Work to complete = From the data below, copy exactly the lines that lie between the one holding "ram_lsu_if bus_i ();" and the one holding "output wire logic [$bits(bus_i.ram_we)-1:0]", including both, and nothing more.
Supplied records Block Start
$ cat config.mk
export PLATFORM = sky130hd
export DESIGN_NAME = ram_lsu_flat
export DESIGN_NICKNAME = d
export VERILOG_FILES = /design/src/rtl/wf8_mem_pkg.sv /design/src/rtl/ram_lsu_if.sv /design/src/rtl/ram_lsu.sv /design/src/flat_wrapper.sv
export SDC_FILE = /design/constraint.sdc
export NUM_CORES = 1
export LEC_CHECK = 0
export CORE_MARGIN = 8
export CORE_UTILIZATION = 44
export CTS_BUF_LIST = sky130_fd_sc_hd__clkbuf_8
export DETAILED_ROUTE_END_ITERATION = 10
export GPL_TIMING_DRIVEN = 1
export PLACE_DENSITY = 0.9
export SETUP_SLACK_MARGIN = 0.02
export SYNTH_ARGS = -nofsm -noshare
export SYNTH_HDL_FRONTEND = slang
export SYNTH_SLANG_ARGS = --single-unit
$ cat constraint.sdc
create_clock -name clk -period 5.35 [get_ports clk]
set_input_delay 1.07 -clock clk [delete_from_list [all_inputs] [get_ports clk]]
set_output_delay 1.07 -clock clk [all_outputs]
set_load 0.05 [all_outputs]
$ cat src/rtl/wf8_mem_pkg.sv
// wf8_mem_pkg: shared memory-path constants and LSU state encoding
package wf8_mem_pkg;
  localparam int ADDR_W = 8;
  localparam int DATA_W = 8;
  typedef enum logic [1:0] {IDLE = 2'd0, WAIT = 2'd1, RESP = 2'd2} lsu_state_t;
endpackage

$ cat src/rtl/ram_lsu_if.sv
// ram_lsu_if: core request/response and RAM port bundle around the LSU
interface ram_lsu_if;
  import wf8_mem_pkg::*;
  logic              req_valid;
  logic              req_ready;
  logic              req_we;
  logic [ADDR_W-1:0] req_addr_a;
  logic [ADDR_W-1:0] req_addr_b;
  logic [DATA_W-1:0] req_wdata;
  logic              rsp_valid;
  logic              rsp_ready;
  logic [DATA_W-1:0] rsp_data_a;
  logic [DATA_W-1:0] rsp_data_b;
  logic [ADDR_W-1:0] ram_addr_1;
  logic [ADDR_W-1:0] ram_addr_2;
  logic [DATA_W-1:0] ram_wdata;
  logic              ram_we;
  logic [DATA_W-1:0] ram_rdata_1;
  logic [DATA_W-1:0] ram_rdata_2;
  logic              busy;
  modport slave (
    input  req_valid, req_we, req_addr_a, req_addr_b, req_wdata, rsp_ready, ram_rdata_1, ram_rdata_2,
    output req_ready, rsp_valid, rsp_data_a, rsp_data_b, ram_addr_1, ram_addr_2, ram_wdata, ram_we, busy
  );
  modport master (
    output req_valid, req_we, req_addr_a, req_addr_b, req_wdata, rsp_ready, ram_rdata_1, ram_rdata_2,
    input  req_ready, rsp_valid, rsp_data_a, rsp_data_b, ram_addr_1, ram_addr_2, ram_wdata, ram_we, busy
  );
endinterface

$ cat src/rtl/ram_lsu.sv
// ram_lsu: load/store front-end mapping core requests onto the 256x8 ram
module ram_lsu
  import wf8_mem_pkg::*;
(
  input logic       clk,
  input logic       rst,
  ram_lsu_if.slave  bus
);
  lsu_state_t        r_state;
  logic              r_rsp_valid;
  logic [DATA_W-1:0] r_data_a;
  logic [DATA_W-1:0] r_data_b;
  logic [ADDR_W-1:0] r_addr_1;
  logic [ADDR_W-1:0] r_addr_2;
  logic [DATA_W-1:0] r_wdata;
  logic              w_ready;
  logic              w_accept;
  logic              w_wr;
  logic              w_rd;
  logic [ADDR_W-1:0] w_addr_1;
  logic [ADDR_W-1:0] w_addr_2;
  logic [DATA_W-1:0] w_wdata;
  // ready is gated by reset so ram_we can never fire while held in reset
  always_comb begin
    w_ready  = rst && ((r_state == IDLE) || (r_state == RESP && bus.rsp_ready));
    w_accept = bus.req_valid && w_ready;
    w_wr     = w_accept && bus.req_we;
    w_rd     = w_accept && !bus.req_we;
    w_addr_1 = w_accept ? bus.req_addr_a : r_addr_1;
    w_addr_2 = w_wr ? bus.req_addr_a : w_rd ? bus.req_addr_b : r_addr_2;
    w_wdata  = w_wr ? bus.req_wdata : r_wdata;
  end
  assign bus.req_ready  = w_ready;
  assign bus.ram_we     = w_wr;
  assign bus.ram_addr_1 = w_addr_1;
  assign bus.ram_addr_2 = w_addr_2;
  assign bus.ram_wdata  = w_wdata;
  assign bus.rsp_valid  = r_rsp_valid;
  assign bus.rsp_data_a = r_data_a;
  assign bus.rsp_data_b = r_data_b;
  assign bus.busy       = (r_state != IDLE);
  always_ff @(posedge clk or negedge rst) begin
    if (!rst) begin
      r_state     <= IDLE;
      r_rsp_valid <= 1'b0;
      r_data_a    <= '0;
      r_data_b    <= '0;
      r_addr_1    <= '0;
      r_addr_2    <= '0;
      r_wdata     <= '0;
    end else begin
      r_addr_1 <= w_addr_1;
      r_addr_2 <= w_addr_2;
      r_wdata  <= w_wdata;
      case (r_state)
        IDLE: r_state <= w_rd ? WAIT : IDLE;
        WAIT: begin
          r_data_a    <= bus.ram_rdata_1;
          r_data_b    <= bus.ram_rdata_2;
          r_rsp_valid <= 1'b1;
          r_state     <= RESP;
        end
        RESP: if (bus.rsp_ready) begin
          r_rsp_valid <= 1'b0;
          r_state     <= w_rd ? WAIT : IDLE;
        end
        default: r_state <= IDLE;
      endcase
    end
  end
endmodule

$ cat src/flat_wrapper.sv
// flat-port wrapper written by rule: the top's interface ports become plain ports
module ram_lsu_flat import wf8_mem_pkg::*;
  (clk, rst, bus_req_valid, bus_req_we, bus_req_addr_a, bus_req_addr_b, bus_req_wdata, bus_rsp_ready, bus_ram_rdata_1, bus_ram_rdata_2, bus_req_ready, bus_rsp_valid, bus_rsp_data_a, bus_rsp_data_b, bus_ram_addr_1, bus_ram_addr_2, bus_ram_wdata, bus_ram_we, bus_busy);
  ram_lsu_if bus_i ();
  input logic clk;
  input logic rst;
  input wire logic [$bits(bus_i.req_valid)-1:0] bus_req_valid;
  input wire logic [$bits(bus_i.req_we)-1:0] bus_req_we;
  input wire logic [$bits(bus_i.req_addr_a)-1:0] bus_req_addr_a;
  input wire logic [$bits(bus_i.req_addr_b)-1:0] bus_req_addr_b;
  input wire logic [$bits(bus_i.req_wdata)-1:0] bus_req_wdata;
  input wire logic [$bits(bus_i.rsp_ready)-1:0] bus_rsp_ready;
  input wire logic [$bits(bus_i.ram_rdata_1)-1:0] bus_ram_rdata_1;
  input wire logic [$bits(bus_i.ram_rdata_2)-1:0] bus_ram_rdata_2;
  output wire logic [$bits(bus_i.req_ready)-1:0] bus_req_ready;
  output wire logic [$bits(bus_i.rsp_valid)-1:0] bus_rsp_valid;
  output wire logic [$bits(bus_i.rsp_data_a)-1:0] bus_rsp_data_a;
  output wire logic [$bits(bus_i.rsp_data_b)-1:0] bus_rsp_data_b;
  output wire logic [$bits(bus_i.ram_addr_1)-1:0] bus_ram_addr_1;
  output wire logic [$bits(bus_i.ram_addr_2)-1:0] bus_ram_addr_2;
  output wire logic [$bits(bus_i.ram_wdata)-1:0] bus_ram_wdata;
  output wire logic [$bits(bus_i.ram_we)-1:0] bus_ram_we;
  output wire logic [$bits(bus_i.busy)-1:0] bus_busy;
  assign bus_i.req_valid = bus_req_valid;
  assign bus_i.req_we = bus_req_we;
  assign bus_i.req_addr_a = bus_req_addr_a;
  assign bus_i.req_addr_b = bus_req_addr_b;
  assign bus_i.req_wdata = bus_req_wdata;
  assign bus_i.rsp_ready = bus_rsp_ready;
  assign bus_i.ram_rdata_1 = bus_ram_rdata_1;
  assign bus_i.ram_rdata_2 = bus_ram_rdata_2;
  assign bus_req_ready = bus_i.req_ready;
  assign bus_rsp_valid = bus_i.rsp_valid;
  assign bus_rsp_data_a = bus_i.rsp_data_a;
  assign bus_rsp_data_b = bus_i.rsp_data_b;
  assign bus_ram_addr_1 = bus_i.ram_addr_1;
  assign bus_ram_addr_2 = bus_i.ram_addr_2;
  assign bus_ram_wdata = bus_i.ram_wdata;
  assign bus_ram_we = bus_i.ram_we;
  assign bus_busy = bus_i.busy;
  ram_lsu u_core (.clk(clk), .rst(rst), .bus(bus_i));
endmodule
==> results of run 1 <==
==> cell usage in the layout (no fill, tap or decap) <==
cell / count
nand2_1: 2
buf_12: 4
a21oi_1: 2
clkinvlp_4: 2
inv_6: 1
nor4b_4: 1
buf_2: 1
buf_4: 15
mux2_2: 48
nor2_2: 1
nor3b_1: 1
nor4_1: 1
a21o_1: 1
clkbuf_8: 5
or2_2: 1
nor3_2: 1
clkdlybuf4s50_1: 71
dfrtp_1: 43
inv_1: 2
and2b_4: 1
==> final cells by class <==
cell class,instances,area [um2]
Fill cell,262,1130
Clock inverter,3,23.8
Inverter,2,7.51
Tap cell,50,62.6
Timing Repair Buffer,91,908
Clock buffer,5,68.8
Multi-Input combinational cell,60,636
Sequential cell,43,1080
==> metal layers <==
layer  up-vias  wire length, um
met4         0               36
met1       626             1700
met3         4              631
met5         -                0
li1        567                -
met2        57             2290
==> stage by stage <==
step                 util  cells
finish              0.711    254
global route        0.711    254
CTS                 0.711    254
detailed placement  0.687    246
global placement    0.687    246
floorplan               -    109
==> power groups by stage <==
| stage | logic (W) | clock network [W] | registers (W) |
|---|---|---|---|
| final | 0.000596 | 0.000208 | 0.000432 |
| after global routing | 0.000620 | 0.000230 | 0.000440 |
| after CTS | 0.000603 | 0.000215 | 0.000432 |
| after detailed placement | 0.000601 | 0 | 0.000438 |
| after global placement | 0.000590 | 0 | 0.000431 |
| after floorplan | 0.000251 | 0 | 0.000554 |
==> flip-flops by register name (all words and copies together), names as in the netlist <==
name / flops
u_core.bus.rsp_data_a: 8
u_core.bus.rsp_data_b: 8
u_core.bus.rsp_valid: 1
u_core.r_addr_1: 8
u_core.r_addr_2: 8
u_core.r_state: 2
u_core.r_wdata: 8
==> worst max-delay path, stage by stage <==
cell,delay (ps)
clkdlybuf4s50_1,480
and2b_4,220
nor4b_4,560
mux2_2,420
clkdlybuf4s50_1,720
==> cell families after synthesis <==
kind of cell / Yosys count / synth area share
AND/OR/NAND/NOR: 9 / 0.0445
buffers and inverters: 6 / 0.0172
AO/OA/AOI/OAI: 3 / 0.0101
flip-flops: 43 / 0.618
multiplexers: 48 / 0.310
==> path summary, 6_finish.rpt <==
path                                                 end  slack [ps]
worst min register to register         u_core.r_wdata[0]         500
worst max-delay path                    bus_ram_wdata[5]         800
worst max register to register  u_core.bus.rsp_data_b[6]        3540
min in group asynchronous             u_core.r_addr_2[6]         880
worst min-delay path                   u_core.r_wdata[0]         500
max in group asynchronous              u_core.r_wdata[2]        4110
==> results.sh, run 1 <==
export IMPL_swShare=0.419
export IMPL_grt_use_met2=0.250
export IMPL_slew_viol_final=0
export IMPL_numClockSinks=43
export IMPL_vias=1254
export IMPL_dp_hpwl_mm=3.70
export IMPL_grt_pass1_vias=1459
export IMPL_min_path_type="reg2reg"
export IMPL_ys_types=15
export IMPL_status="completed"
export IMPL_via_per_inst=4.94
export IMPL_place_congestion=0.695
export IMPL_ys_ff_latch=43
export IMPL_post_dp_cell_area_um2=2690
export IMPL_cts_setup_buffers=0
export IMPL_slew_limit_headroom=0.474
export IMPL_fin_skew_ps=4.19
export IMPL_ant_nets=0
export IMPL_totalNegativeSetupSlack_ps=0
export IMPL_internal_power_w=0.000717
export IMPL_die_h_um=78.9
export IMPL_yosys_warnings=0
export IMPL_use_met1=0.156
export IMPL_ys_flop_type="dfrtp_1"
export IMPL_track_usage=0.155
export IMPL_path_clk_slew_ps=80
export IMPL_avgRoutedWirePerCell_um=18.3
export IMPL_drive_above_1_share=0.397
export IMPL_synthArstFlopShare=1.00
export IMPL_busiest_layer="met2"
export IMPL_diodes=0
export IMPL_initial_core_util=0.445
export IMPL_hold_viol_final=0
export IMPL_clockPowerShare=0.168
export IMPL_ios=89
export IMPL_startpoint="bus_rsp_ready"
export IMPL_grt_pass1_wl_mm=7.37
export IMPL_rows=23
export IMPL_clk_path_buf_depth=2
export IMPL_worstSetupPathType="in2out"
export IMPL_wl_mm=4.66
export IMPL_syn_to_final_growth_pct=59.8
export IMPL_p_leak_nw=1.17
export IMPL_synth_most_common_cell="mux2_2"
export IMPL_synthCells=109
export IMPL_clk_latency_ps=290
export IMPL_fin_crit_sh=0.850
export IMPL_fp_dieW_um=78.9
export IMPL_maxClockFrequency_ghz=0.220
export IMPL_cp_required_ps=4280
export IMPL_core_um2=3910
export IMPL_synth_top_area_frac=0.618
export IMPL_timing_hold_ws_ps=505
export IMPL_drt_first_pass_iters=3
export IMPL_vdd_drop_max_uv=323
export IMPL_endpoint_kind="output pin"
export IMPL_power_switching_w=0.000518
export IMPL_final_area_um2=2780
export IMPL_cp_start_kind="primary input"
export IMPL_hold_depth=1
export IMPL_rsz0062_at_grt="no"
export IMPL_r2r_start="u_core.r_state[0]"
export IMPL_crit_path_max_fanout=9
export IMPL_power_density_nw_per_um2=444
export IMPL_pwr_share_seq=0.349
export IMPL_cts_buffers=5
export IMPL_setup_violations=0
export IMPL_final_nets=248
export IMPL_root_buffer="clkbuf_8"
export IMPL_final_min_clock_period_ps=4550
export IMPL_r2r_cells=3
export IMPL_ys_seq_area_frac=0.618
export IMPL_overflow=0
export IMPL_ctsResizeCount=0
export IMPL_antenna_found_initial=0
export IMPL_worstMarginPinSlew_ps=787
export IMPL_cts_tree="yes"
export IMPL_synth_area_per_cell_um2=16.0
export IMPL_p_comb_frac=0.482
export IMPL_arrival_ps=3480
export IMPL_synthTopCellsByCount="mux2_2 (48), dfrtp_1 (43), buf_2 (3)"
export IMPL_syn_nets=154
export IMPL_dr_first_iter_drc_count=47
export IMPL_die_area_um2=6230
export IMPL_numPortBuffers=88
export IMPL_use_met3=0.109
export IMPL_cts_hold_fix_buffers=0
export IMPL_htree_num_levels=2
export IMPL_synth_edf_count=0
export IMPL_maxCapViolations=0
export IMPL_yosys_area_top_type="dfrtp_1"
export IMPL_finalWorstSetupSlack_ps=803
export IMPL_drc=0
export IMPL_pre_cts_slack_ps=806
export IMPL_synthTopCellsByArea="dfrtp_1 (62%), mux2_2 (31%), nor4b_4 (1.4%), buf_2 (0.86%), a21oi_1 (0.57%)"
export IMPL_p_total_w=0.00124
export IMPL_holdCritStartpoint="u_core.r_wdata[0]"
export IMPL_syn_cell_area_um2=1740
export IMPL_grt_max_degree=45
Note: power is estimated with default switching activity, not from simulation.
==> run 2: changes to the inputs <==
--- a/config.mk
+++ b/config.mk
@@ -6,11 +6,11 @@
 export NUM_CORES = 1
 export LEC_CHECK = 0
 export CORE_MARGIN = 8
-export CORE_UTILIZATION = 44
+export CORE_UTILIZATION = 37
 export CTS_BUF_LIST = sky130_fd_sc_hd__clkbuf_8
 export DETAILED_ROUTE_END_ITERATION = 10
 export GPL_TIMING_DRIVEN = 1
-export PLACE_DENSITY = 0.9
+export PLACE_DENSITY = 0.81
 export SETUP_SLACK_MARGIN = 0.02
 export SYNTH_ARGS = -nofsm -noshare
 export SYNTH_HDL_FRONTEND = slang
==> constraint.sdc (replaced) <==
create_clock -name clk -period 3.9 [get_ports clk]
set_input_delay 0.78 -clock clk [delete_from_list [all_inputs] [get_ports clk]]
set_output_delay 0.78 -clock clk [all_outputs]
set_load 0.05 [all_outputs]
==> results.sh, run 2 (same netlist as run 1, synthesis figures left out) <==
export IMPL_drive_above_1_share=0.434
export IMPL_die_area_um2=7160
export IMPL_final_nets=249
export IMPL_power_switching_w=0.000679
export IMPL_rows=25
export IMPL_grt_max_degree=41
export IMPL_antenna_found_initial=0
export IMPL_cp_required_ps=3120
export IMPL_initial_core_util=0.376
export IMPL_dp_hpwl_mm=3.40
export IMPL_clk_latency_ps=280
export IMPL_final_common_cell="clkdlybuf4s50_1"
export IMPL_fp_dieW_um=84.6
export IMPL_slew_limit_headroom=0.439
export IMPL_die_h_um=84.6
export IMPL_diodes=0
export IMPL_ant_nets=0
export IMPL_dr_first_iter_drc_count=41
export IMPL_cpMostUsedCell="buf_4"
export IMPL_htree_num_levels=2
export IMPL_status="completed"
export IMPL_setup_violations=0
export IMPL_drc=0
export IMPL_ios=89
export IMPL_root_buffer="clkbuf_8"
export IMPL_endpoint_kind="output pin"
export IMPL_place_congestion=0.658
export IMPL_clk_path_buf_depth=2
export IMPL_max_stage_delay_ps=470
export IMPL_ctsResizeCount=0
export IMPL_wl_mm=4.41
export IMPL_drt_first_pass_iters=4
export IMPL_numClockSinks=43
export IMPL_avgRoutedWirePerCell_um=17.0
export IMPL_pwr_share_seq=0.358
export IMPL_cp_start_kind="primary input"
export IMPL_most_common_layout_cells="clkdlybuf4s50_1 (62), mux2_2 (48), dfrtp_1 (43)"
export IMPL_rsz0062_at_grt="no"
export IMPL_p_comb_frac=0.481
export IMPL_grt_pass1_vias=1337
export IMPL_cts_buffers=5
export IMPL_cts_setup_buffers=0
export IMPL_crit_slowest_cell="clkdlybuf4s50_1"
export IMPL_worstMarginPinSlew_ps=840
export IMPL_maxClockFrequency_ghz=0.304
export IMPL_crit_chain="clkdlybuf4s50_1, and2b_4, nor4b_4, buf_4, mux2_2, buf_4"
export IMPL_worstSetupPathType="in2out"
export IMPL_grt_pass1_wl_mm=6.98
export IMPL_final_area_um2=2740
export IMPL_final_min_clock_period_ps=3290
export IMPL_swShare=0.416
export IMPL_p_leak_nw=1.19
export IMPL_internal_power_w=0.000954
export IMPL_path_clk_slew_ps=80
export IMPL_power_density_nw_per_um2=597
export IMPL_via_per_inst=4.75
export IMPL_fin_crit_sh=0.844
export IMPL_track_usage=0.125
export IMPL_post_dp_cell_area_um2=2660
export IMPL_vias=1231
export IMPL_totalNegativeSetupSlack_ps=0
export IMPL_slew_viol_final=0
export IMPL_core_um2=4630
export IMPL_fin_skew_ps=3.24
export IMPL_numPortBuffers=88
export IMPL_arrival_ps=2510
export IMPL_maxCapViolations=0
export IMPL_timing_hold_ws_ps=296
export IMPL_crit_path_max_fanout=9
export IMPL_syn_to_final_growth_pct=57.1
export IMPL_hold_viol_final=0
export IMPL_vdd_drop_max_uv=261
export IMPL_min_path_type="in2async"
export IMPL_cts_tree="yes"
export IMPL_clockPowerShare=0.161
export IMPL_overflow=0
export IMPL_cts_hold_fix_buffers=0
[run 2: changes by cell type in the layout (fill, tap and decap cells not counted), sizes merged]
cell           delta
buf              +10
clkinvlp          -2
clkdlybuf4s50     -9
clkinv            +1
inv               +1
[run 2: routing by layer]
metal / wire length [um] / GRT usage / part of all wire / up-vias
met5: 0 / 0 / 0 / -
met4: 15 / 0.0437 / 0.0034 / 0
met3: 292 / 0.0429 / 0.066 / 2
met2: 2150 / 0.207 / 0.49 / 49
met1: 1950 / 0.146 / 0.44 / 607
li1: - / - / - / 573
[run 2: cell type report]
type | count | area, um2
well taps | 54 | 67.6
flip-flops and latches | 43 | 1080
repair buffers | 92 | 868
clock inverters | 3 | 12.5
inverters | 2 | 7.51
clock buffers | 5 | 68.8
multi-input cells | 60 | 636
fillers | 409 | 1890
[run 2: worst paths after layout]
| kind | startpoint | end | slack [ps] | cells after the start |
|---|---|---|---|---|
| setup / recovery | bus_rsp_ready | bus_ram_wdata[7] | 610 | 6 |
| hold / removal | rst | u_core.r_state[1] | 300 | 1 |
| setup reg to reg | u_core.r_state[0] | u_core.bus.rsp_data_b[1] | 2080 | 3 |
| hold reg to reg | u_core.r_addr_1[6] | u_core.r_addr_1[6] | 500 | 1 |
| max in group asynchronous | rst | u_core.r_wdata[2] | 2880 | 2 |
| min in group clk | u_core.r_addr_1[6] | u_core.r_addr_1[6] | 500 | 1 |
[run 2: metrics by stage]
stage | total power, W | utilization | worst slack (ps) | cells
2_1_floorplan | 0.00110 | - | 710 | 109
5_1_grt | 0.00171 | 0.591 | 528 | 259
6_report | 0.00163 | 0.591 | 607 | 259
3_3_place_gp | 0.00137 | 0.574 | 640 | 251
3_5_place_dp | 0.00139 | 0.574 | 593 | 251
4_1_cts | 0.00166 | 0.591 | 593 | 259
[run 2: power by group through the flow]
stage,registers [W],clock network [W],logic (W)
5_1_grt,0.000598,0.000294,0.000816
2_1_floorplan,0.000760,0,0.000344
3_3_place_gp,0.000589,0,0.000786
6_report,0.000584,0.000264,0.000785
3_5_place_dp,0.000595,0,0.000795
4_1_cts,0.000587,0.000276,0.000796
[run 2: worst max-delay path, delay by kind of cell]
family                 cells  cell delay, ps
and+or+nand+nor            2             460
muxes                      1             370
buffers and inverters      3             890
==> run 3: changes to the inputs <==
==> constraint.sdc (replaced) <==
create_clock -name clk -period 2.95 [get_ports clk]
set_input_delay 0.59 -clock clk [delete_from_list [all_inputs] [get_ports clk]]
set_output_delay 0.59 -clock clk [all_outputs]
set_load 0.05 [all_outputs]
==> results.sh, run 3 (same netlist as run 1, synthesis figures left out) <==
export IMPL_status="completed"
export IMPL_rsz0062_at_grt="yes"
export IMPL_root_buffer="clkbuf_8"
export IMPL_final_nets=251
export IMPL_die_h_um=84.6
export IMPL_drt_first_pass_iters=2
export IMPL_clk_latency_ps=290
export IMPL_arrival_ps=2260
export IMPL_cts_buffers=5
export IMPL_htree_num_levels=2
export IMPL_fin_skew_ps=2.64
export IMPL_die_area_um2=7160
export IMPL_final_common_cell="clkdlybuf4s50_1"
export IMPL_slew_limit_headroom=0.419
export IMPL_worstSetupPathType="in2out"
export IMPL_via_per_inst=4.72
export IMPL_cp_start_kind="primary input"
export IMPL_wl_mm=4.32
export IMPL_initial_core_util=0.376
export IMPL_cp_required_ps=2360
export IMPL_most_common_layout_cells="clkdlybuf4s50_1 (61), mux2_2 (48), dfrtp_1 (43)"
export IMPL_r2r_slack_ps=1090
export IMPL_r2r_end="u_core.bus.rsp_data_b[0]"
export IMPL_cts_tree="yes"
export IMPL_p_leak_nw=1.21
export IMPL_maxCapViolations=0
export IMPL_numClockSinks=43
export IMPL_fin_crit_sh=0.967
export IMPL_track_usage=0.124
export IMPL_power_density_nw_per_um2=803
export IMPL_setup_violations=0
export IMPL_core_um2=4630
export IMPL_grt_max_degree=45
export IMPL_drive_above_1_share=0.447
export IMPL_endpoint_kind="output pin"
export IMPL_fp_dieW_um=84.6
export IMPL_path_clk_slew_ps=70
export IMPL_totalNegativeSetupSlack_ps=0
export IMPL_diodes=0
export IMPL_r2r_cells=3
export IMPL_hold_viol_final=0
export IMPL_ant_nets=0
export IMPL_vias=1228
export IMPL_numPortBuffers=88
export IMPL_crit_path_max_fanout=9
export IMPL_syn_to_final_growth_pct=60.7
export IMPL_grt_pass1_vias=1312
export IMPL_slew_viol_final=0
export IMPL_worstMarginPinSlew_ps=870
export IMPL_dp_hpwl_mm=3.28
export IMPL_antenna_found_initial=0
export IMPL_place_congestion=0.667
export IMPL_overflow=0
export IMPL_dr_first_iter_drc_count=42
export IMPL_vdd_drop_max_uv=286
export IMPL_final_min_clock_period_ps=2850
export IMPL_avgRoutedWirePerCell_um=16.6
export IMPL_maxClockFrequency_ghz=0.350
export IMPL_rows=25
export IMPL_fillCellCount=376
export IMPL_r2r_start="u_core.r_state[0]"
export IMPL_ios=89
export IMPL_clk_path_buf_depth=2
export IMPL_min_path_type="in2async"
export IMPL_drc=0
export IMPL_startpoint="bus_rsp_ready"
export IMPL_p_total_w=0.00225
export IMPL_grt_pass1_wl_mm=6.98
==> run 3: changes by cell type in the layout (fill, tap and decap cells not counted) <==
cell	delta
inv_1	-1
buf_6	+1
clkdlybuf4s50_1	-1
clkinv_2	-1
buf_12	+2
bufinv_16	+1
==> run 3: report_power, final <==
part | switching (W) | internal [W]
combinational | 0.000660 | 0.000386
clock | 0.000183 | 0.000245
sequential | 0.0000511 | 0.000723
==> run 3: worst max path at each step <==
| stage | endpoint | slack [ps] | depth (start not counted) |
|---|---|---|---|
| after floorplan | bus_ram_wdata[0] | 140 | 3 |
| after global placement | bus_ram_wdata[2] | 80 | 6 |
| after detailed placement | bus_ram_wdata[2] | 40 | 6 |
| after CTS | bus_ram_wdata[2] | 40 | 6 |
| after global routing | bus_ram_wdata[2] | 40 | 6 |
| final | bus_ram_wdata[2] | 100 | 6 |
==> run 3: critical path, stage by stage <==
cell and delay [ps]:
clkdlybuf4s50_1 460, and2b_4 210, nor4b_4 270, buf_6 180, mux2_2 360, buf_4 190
Supplied records Block End
Worked solution =
  ram_lsu_if bus_i ();
  input logic clk;
  input logic rst;
  input wire logic [$bits(bus_i.req_valid)-1:0] bus_req_valid;
  input wire logic [$bits(bus_i.req_we)-1:0] bus_req_we;
  input wire logic [$bits(bus_i.req_addr_a)-1:0] bus_req_addr_a;
  input wire logic [$bits(bus_i.req_addr_b)-1:0] bus_req_addr_b;
  input wire logic [$bits(bus_i.req_wdata)-1:0] bus_req_wdata;
  input wire logic [$bits(bus_i.rsp_ready)-1:0] bus_rsp_ready;
  input wire logic [$bits(bus_i.ram_rdata_1)-1:0] bus_ram_rdata_1;
  input wire logic [$bits(bus_i.ram_rdata_2)-1:0] bus_ram_rdata_2;
  output wire logic [$bits(bus_i.req_ready)-1:0] bus_req_ready;
  output wire logic [$bits(bus_i.rsp_valid)-1:0] bus_rsp_valid;
  output wire logic [$bits(bus_i.rsp_data_a)-1:0] bus_rsp_data_a;
  output wire logic [$bits(bus_i.rsp_data_b)-1:0] bus_rsp_data_b;
  output wire logic [$bits(bus_i.ram_addr_1)-1:0] bus_ram_addr_1;
  output wire logic [$bits(bus_i.ram_addr_2)-1:0] bus_ram_addr_2;
  output wire logic [$bits(bus_i.ram_wdata)-1:0] bus_ram_wdata;
  output wire logic [$bits(bus_i.ram_we)-1:0] bus_ram_we;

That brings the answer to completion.